Inhibition of lymphocyte-mediated cytolysis by 3-deazaadenosine: evidence for a methylation reaction essential to cytolysis

Abstract

3-Deazaadenosine (deazaAdo) inhibits lymphocyte-mediated cytolysis in vitro at micromolar concentrations and is potentiated markedly in this activity by L-homocysteine thiolactone. DeazaAdo alone causes a rapid, dose-dependent buildup of S-[(3)H]adenosylhomocysteine (AdoHcy) and S-[(3)H]adenosylmethionine in cytolytic lymphocytes labeled with L-[2-(3)H]methionine; smaller amounts of S-3-[(3)H]deazaadenosylhomocysteine (deazaAdoHcy) are also formed in these cells. The simultaneous addition of deazaAdo and L-homocysteine thiolactone to the lymphocytes results in a massive intracellular accumulation of deazaAdoHcy.
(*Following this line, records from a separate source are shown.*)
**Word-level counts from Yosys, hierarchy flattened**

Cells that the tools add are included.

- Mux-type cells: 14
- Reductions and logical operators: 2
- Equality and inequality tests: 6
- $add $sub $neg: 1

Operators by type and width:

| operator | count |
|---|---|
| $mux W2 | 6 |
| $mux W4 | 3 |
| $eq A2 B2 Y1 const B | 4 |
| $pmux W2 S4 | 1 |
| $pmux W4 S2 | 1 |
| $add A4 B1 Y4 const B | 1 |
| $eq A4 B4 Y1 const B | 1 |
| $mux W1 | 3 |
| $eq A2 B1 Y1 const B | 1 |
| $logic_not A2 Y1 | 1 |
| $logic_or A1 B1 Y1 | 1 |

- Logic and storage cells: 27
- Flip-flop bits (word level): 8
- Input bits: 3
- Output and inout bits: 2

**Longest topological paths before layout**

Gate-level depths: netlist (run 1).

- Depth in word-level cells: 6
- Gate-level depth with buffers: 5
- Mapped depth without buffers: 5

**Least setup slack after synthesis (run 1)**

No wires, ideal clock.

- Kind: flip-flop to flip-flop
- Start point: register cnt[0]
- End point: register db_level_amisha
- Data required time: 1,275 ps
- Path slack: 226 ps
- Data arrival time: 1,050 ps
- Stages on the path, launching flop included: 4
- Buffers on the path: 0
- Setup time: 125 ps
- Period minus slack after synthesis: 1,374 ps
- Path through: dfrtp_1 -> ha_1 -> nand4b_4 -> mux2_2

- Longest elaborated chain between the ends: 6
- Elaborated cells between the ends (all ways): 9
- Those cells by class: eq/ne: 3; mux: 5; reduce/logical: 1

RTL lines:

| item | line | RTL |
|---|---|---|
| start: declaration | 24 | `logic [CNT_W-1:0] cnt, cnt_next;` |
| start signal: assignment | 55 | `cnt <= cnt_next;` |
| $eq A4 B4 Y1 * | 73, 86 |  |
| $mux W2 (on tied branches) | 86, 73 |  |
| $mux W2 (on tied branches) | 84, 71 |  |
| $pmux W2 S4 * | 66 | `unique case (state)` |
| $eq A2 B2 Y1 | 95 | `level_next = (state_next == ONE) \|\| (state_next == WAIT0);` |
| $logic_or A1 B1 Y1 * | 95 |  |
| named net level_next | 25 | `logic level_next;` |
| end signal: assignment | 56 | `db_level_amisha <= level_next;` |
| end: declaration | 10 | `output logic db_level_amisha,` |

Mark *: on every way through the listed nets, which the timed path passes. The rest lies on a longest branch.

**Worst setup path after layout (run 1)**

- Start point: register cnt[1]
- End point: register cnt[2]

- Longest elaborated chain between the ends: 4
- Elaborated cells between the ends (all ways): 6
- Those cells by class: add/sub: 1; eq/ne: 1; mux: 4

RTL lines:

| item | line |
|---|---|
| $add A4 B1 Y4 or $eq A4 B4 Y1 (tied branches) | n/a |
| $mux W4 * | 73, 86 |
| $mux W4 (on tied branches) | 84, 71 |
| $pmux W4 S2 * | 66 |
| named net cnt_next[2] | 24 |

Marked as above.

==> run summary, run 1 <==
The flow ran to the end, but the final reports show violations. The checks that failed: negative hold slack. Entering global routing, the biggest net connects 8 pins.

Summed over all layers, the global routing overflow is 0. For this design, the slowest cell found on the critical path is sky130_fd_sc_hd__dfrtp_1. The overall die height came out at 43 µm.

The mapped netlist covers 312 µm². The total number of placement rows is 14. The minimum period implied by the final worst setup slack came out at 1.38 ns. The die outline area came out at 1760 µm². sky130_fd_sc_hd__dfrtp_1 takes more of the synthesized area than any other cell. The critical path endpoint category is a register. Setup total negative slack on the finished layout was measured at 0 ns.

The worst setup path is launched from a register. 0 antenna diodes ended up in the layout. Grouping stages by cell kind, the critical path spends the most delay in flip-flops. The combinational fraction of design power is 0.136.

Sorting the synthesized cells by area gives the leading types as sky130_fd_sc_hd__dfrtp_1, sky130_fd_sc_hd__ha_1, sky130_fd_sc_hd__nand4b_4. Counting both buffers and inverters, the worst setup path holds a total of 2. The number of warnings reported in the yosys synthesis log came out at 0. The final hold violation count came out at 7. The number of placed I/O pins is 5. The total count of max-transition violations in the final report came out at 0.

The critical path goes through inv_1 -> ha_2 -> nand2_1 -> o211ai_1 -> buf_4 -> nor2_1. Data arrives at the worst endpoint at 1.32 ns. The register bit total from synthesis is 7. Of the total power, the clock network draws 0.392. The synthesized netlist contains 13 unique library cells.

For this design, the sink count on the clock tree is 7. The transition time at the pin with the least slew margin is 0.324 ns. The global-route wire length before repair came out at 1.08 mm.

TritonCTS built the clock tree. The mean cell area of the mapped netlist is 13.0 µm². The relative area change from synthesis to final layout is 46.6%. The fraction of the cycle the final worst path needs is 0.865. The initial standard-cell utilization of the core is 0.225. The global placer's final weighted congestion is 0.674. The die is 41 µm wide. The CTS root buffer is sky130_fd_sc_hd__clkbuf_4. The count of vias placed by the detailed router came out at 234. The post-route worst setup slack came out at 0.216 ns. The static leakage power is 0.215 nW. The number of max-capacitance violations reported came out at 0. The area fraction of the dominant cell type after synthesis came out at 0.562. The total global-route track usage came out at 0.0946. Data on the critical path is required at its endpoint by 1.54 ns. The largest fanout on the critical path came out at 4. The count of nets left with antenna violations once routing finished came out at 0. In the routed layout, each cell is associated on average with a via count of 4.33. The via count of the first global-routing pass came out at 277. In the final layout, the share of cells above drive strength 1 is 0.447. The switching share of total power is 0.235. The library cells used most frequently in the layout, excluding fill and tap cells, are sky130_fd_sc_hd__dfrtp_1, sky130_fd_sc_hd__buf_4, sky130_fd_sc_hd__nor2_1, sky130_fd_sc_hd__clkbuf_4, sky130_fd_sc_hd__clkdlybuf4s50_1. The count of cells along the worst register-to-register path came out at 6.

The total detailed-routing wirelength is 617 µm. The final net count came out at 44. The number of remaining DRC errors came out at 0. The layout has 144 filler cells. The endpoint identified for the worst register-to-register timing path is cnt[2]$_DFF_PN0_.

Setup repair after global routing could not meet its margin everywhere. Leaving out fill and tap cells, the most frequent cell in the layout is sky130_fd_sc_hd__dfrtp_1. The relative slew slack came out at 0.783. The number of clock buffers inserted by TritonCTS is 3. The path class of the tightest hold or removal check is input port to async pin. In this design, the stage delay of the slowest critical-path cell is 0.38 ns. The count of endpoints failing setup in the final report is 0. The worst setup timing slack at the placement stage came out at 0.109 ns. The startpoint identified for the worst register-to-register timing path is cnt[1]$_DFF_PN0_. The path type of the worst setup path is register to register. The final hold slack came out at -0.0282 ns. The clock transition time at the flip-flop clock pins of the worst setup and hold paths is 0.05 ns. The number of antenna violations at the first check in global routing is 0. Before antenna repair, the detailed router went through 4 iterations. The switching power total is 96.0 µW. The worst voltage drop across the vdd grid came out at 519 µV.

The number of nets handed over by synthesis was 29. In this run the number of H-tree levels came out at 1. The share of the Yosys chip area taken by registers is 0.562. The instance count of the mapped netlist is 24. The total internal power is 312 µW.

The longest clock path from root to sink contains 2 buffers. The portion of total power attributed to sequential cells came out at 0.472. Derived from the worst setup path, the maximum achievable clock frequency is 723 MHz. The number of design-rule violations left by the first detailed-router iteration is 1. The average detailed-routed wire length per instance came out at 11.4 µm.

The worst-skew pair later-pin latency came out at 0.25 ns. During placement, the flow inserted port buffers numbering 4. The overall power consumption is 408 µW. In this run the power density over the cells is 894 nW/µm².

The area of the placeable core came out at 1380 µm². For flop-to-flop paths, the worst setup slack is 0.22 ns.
`src/rtl/mfc_frame_reader.sv`:
```
// mfc_frame_reader: walks the speech-sample BRAM as overlapping frames
// (FRAME_LEN samples, stride HOP) and streams each sample over valid/ready.
// Optional pre-emphasis y = x - alpha*prev is enabled by defining FRAME_PREEMPH_EN.
module mfc_frame_reader #(
    parameter int DWIDTH    = 30,
    parameter int AWIDTH    = 9,
    parameter int WORDS     = 400,
    parameter int FRAME_LEN = 160,
    parameter int HOP       = 80,
    parameter int ALPHA_Q15 = 31785
) (
    input  logic              clk,
    input  logic              rst_n,
    input  logic              start,
    output logic              busy,
    output logic              done,
    output logic [AWIDTH-1:0] bram_addr,
    input  logic [DWIDTH-1:0] bram_rdata,
    output logic [DWIDTH-1:0] out_data,
    output logic              out_valid,
    input  logic              out_ready,
    output logic              out_last,
    output logic [7:0]        frame_idx
);

    localparam int                HOP_SAFE = (HOP > 0) ? HOP : 1;
    localparam int                NFRAMES  = (WORDS - FRAME_LEN) / HOP_SAFE + 1;
    localparam logic [AWIDTH-1:0] LAST_N   = AWIDTH'(FRAME_LEN - 1);
    localparam logic [7:0]        LAST_F   = 8'(NFRAMES - 1);
    localparam logic [AWIDTH-1:0] HOP_A    = AWIDTH'(HOP_SAFE);

    if (FRAME_LEN > WORDS || FRAME_LEN <= 0 || HOP <= 0 || WORDS > (1 << AWIDTH) ||
        ALPHA_Q15 < 0 || ALPHA_Q15 > 65535) begin : g_bad_cfg
        $error("mfc_frame_reader: invalid frame geometry or coefficient");
    end

    // PRIME presents base-1; PADDR presents base while the primed word arrives.
    typedef enum logic [2:0] {
        S_IDLE, S_PRIME, S_PADDR, S_ADDR, S_CAPT, S_OUT, S_NEXT, S_DONE
    } state_t;

    state_t            state_q, state_d;
    logic [AWIDTH-1:0] base_q, base_d;
    logic [AWIDTH-1:0] n_q, n_d;
    logic [AWIDTH-1:0] addr_q, addr_d;
    logic [7:0]        fidx_q, fidx_d;
    logic [DWIDTH-1:0] data_q, data_d;
`ifdef FRAME_PREEMPH_EN
    logic [DWIDTH-1:0] prev_q, prev_d;
    logic [DWIDTH-1:0] raw_q, raw_d;

    function automatic logic [DWIDTH-1:0] preemph(input logic [DWIDTH-1:0] x,
                                                   input logic [DWIDTH-1:0] p);
        logic signed [2*DWIDTH:0] prod;
        logic signed [DWIDTH:0]   diff;
        prod = $signed((2*DWIDTH+1)'(ALPHA_Q15)) *
               $signed({{(DWIDTH+1){p[DWIDTH-1]}}, p});
        prod = prod >>> 15;
        diff = $signed({x[DWIDTH-1], x}) - $signed(prod[DWIDTH:0]);
        if (diff[DWIDTH] != diff[DWIDTH-1])
            return diff[DWIDTH] ? {1'b1, {(DWIDTH-1){1'b0}}} : {1'b0, {(DWIDTH-1){1'b1}}};
        return diff[DWIDTH-1:0];
    endfunction
`endif

    // State and datapath registers
    always_ff @(posedge clk or negedge rst_n) begin
        if (!rst_n) begin
            state_q <= S_IDLE;
            base_q  <= '0;
            n_q     <= '0;
            addr_q  <= '0;
            fidx_q  <= '0;
            data_q  <= '0;
`ifdef FRAME_PREEMPH_EN
            prev_q  <= '0;
            raw_q   <= '0;
`endif
        end else begin
            state_q <= state_d;
            base_q  <= base_d;
            n_q     <= n_d;
            addr_q  <= addr_d;
            fidx_q  <= fidx_d;
            data_q  <= data_d;
`ifdef FRAME_PREEMPH_EN
            prev_q  <= prev_d;
            raw_q   <= raw_d;
`endif
        end
    end

    // Next-state, address sequencing and sample capture
    always_comb begin
        state_d = state_q;
        base_d  = base_q;
        n_d     = n_q;
        addr_d  = addr_q;
        fidx_d  = fidx_q;
        data_d  = data_q;
`ifdef FRAME_PREEMPH_EN
        prev_d  = prev_q;
        raw_d   = raw_q;
`endif
        case (state_q)
            S_IDLE: begin
                if (start) begin
                    base_d  = '0;
                    n_d     = '0;
                    fidx_d  = '0;
                    addr_d  = '0;
`ifdef FRAME_PREEMPH_EN
                    prev_d  = '0;
`endif
                    state_d = S_ADDR;
                end
            end
            S_PRIME: begin
                addr_d  = base_q;
                state_d = S_PADDR;
            end
            S_PADDR: begin
`ifdef FRAME_PREEMPH_EN
                prev_d  = bram_rdata;
`endif
                state_d = S_CAPT;
            end
            S_ADDR: state_d = S_CAPT;
            S_CAPT: begin
`ifdef FRAME_PREEMPH_EN
                raw_d  = bram_rdata;
                data_d = preemph(bram_rdata, prev_q);
`else
                data_d = bram_rdata;
`endif
                state_d = S_OUT;
            end
            S_OUT: begin
                if (out_ready) begin
`ifdef FRAME_PREEMPH_EN
                    prev_d = raw_q;
`endif
                    if (n_q == LAST_N) begin
                        state_d = S_NEXT;
                    end else begin
                        n_d     = n_q + 1'b1;
                        addr_d  = base_q + n_q + 1'b1;
                        state_d = S_ADDR;
                    end
                end
            end
            S_NEXT: begin
                fidx_d = fidx_q + 1'b1;
                n_d    = '0;
                if (fidx_q == LAST_F) begin
                    state_d = S_DONE;
                end else begin
                    base_d = base_q + HOP_A;
`ifdef FRAME_PREEMPH_EN
                    addr_d  = base_q + HOP_A - 1'b1;
                    state_d = S_PRIME;
`else
                    addr_d  = base_q + HOP_A;
                    state_d = S_ADDR;
`endif
                end
            end
            S_DONE:  state_d = S_IDLE;
            default: state_d = S_IDLE;
        endcase
    end

    assign busy      = (state_q != S_IDLE) && (state_q != S_DONE);
    assign done      = (state_q == S_DONE);
    assign out_valid = (state_q == S_OUT);
    assign out_last  = out_valid && (n_q == LAST_N);
    assign out_data  = data_q;
    assign bram_addr = addr_q;
    assign frame_idx = fidx_q;

endmodule

```
==> src/rtl/fetch_queue.sv <==
// Fetch stage: owns the fetch PC, captures icache hits into a FIFO for decode, restarts on redirect.
// Optional FETCH_PERF_CNT_EN adds saturating push and stall-cycle counters.
module fetch_queue
  import fetch_pkg::*;
#(
  parameter int          DEPTH     = 4,
  parameter int          LOG_DEPTH = 2,
  parameter logic [63:0] RESET_PC  = 64'h0
) (
  input  logic        clk,
  input  logic        reset_n,
  output logic [63:0] sm_pc,
  input  logic [31:0] ir,
  input  logic        icache_valid,
  input  logic        redirect_valid,
  input  logic [63:0] redirect_pc,
  output logic        deq_valid,
  input  logic        deq_ready,
  output logic [31:0] deq_instr,
  output logic [63:0] deq_pc
`ifdef FETCH_PERF_CNT_EN
  ,
  output logic [31:0] perf_fetched,
  output logic [31:0] perf_stall
`endif
);

  fetch_state_t r_state, r_state_next;
  logic [63:0]  r_pc, r_pc_next;
  logic         w_full;
  logic         w_empty;
  logic         w_deq_fire;
  logic         w_enq_ok;
  fetch_entry_t w_din;
  fetch_entry_t w_dout;

  assign sm_pc      = r_pc;
  assign deq_valid  = ~w_empty;
  assign deq_instr  = w_dout.instr;
  assign deq_pc     = w_dout.pc;
  assign w_deq_fire = deq_valid & deq_ready;
  assign w_enq_ok   = icache_valid & (~w_full | w_deq_fire) & ~redirect_valid & (r_state == RUN);
  assign w_din      = '{pc: r_pc, instr: ir};

  fetch_fifo #(
    .DEPTH    (DEPTH),
    .LOG_DEPTH(LOG_DEPTH)
  ) u_fifo (
    .clk    (clk),
    .reset_n(reset_n),
    .push   (w_enq_ok),
    .pop    (w_deq_fire),
    .flush  (redirect_valid),
    .din    (w_din),
    .dout   (w_dout),
    .full   (w_full),
    .empty  (w_empty)
  );

  always_comb begin
    r_state_next = r_state;
    r_pc_next    = r_pc;
    case (r_state)
      IDLE:    r_state_next = RUN;
      RUN:     if (!icache_valid) r_state_next = STALL;
      STALL:   if (icache_valid) r_state_next = RUN;
      FLUSH:   r_state_next = RUN;
      default: r_state_next = IDLE;
    endcase
    // Redirect wins over everything; FLUSH then holds the new PC steady for one cycle.
    if (redirect_valid) begin
      r_state_next = FLUSH;
      r_pc_next    = redirect_pc & ~64'h3;
    end else if (w_enq_ok) begin
      r_pc_next = r_pc + 64'(INSTR_BYTES);
    end
  end

  always_ff @(posedge clk) begin
    if (!reset_n) begin
      r_state <= IDLE;
      r_pc    <= RESET_PC;
    end else begin
      r_state <= r_state_next;
      r_pc    <= r_pc_next;
    end
  end

`ifdef FETCH_PERF_CNT_EN
  logic [31:0] r_perf_fetched;
  logic [31:0] r_perf_stall;

  always_ff @(posedge clk) begin
    if (!reset_n) begin
      r_perf_fetched <= '0;
      r_perf_stall   <= '0;
    end else begin
      if (w_enq_ok && r_perf_fetched != 32'hFFFF_FFFF) r_perf_fetched <= r_perf_fetched + 1'b1;
      if (r_state == STALL && r_perf_stall != 32'hFFFF_FFFF) r_perf_stall <= r_perf_stall + 1'b1;
    end
  end

  assign perf_fetched = r_perf_fetched;
  assign perf_stall   = r_perf_stall;
`endif

endmodule : fetch_queue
Both the inhibition of lymphocyte-mediated cytolysis and the cellular accumulation of [(3)H]AdoHcy caused by deazaAdo alone are reversed rapidly by removal of drug from the medium. However, the inhibition of cytolysis and the large cellular buildup of deazaAdoHcy resulting from treatment of the lymphocytes with deazaAdo plus L-homocysteine thiolactone are dissipated more slowly under these same conditions. Unlike adenosine, deazaAdo is not potentiated in its inhibition of lymphocyte-mediated cytolysis by Ro 20-1724 [4-(3-butoxy-4-methoxybenzyl)-2-imidazolidinone], an inhibitor of cyclic AMP phosphodiesterase, and has little or no effect upon the level of lymphocytic cyclic AMP. DeazaAdo is not metabolized detectably to 5'-nucleotides in the lymphocytes and does not cause a decrease in the pool sizes of CTP, UTP, ATP, or GTP. Both AdoHcy and deazaAdoHcy have been reported to be powerful inhibitors of a variety of S-adenosylmethionine-utilizing methyltransferases. The present results, therefore, indicate that the effect of deazaAdo upon lymphocyte-mediated cytolysis is due ultimately to the inhibition of an unidentified but crucial methyltransferase within the cytolytic lymphocytes and provide an insight into the biochemical processes involved in lymphocyte-mediated cytolysis.